Records contained in a dataset
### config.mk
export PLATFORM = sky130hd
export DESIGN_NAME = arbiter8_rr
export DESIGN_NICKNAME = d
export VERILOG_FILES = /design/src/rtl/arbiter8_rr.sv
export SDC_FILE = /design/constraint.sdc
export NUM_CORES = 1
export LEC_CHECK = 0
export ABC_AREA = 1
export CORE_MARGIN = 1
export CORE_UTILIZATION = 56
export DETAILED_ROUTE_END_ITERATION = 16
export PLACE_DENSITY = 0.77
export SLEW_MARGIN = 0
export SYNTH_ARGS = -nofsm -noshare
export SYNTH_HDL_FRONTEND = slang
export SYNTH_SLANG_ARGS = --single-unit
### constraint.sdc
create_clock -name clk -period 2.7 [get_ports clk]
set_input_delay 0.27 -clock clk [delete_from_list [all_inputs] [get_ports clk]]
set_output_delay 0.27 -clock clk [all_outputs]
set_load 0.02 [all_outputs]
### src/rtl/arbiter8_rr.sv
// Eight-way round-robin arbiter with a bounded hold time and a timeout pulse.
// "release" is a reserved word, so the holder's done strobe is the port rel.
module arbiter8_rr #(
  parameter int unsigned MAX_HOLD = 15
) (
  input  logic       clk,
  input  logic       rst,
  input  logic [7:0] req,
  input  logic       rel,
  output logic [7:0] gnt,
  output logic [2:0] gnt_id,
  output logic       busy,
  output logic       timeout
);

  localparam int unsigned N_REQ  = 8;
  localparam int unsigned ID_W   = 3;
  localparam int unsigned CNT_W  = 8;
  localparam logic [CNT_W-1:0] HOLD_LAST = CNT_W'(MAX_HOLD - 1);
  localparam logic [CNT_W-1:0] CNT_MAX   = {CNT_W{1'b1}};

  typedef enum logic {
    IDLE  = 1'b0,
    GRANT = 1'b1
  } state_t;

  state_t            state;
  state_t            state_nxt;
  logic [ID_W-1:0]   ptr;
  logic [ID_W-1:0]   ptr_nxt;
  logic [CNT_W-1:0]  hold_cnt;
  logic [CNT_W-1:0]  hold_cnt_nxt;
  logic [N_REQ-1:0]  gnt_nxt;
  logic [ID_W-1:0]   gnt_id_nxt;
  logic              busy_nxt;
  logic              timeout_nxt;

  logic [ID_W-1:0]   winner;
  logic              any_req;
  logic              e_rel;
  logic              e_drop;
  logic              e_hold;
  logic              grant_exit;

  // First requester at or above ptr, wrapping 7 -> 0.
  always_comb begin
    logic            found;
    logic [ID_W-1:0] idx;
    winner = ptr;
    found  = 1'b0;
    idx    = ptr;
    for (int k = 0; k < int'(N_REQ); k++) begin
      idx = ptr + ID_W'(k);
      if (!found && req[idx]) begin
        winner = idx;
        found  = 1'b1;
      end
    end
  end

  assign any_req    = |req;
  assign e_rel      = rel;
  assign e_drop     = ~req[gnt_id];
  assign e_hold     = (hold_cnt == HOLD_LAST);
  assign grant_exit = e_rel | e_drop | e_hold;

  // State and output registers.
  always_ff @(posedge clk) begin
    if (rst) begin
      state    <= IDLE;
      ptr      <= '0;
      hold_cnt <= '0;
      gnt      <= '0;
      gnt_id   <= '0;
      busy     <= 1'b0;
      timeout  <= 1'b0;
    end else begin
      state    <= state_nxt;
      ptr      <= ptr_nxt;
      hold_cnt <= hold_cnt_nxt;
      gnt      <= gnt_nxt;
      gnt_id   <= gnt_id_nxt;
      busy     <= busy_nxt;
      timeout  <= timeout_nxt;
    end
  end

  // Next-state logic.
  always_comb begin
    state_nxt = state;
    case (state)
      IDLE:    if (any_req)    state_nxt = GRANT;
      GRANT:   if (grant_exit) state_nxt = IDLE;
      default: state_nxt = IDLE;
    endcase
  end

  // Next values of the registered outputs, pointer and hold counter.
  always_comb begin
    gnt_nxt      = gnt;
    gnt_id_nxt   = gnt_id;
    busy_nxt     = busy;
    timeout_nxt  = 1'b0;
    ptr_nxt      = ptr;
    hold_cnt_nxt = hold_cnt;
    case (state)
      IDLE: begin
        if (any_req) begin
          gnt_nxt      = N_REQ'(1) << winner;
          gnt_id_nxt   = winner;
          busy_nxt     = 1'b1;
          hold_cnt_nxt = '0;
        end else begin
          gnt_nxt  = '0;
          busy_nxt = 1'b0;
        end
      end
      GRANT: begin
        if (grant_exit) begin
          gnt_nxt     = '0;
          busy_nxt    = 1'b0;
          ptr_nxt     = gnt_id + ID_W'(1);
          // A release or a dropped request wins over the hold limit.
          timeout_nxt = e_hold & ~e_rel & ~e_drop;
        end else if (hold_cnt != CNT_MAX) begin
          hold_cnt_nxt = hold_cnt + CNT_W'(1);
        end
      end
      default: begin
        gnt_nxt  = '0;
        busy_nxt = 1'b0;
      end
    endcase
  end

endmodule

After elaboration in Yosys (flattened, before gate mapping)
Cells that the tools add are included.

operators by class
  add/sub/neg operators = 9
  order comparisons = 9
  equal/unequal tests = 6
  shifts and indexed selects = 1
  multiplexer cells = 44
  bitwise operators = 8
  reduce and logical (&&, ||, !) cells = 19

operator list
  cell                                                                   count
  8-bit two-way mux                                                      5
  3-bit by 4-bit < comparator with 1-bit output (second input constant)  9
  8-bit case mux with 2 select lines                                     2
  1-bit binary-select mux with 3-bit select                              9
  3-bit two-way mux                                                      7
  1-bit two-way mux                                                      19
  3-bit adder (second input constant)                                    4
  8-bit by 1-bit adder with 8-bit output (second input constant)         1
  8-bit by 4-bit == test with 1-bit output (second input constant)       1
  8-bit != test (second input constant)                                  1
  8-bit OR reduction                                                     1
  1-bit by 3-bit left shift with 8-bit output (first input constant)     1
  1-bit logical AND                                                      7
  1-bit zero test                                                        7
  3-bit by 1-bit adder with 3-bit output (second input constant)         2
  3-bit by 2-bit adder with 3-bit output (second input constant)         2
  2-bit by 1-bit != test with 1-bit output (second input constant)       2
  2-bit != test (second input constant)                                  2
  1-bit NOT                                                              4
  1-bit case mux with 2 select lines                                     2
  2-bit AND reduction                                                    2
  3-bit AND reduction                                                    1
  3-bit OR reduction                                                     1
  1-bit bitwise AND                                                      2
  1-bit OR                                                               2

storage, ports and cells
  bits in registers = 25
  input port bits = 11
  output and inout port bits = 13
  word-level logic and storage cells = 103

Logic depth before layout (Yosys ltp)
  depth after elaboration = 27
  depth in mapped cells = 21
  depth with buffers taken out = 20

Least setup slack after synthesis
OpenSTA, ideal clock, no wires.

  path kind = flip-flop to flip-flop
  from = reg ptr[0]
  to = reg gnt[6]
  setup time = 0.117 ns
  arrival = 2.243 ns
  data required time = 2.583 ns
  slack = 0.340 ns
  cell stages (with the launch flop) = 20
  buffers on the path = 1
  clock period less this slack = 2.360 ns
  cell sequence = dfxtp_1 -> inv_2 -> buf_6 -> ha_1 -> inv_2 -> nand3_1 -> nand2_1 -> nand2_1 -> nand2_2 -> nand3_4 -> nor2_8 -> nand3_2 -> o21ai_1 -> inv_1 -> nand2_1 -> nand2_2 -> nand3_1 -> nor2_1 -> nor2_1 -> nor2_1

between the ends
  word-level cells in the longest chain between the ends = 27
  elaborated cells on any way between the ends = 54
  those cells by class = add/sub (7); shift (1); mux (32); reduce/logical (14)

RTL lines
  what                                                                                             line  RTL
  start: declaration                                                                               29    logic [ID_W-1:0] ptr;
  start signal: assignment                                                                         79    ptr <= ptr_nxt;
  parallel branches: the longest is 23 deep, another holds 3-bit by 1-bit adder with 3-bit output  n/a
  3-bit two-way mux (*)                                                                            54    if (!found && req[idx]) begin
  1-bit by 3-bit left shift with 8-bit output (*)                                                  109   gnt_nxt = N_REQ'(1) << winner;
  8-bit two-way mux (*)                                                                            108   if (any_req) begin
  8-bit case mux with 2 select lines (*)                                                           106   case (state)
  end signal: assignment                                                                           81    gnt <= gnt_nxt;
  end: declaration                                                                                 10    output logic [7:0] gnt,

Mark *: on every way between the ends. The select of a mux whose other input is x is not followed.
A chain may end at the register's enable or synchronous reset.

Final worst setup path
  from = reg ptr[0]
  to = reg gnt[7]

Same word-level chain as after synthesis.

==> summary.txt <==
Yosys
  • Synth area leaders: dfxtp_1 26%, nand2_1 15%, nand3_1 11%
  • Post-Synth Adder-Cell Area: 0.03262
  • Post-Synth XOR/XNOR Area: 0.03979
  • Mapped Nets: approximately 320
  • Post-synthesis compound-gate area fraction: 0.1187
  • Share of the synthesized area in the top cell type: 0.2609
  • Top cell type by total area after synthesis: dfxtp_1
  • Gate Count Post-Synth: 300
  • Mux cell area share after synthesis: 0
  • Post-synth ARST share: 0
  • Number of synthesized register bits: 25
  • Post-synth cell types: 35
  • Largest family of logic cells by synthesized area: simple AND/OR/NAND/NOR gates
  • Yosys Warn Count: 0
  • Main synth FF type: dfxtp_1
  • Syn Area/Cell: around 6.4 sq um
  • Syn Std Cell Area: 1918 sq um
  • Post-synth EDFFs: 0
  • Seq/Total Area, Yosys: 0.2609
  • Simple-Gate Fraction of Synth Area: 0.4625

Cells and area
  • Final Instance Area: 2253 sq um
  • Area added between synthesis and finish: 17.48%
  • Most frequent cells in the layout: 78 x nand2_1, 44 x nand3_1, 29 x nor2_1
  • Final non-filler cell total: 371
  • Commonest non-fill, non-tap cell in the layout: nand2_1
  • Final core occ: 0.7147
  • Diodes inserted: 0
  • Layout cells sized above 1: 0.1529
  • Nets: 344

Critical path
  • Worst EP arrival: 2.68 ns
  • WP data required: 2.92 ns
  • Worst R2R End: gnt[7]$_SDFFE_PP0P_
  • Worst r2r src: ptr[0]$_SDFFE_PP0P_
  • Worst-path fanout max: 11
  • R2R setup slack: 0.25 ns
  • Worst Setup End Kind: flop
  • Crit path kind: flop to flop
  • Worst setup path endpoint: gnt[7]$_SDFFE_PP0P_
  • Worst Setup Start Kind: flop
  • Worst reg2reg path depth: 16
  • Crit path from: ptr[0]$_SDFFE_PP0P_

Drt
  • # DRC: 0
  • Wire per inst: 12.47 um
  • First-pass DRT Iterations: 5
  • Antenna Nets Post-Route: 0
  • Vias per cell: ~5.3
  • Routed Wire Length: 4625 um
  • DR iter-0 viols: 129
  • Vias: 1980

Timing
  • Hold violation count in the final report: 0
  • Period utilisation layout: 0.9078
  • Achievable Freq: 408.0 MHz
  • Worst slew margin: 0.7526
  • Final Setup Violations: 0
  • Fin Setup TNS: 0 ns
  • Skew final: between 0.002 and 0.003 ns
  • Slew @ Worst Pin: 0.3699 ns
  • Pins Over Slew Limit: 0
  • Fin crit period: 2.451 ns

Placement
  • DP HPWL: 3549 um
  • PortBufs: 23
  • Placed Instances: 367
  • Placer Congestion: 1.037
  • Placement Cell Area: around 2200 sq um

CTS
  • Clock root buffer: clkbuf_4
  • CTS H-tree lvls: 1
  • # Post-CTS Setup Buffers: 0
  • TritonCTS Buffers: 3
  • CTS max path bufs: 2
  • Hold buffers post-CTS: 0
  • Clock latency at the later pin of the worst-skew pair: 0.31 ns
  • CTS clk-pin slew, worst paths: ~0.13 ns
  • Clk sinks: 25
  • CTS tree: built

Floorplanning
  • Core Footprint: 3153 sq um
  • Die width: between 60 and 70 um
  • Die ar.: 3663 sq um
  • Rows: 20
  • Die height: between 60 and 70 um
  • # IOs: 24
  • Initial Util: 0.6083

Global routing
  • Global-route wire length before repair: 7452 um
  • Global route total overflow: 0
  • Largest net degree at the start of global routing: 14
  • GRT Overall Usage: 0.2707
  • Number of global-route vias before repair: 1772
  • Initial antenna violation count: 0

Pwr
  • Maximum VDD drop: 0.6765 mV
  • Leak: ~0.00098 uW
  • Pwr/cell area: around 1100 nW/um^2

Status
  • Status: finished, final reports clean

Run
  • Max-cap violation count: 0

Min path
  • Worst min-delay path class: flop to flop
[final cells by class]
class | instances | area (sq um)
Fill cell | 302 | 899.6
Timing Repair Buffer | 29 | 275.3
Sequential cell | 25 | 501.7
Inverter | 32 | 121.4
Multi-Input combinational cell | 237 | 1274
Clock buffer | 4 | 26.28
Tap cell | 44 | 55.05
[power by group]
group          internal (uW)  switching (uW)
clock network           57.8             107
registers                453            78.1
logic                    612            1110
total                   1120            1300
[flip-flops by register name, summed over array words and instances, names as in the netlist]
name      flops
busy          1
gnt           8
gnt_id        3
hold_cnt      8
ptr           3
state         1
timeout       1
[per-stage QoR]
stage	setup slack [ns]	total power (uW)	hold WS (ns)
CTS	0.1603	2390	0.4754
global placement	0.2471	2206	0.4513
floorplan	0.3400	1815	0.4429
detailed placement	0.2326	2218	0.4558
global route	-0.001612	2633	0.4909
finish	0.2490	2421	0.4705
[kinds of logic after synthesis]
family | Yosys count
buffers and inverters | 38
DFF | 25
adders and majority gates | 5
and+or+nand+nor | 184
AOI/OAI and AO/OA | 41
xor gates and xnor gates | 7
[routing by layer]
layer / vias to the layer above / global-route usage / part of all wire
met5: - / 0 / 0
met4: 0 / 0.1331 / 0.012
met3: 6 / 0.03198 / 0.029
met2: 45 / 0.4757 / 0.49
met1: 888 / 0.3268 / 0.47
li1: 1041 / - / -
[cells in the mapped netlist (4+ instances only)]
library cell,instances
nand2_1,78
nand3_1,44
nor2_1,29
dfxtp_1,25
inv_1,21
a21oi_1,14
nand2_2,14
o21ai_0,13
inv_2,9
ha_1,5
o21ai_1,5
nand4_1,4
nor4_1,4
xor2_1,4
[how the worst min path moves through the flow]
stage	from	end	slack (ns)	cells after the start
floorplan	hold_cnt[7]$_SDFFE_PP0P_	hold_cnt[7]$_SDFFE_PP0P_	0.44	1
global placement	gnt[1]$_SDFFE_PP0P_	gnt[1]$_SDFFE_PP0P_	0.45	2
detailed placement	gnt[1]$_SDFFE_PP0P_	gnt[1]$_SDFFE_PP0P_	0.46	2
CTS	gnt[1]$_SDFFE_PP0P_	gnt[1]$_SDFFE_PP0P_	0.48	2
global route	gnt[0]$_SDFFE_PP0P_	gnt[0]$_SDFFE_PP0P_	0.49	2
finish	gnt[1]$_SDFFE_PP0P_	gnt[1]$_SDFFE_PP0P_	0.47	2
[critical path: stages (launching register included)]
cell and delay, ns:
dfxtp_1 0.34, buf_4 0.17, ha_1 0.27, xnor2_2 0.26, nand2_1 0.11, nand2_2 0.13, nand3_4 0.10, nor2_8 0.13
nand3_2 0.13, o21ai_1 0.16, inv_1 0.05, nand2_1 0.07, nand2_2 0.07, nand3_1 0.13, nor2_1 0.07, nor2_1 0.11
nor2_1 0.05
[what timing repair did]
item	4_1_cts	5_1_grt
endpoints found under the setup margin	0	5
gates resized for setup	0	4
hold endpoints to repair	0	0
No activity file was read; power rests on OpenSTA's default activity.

ACTION ITEM: Each line of the records, from the opening one through the line holding "export DETAILED_ROUTE_END_ITERATION = 16", should be restated word for word, with nothing else in the answer.

EXERCISE OUTPUT:
### config.mk
export PLATFORM = sky130hd
export DESIGN_NAME = arbiter8_rr
export DESIGN_NICKNAME = d
export VERILOG_FILES = /design/src/rtl/arbiter8_rr.sv
export SDC_FILE = /design/constraint.sdc
export NUM_CORES = 1
export LEC_CHECK = 0
export ABC_AREA = 1
export CORE_MARGIN = 1
export CORE_UTILIZATION = 56
export DETAILED_ROUTE_END_ITERATION = 16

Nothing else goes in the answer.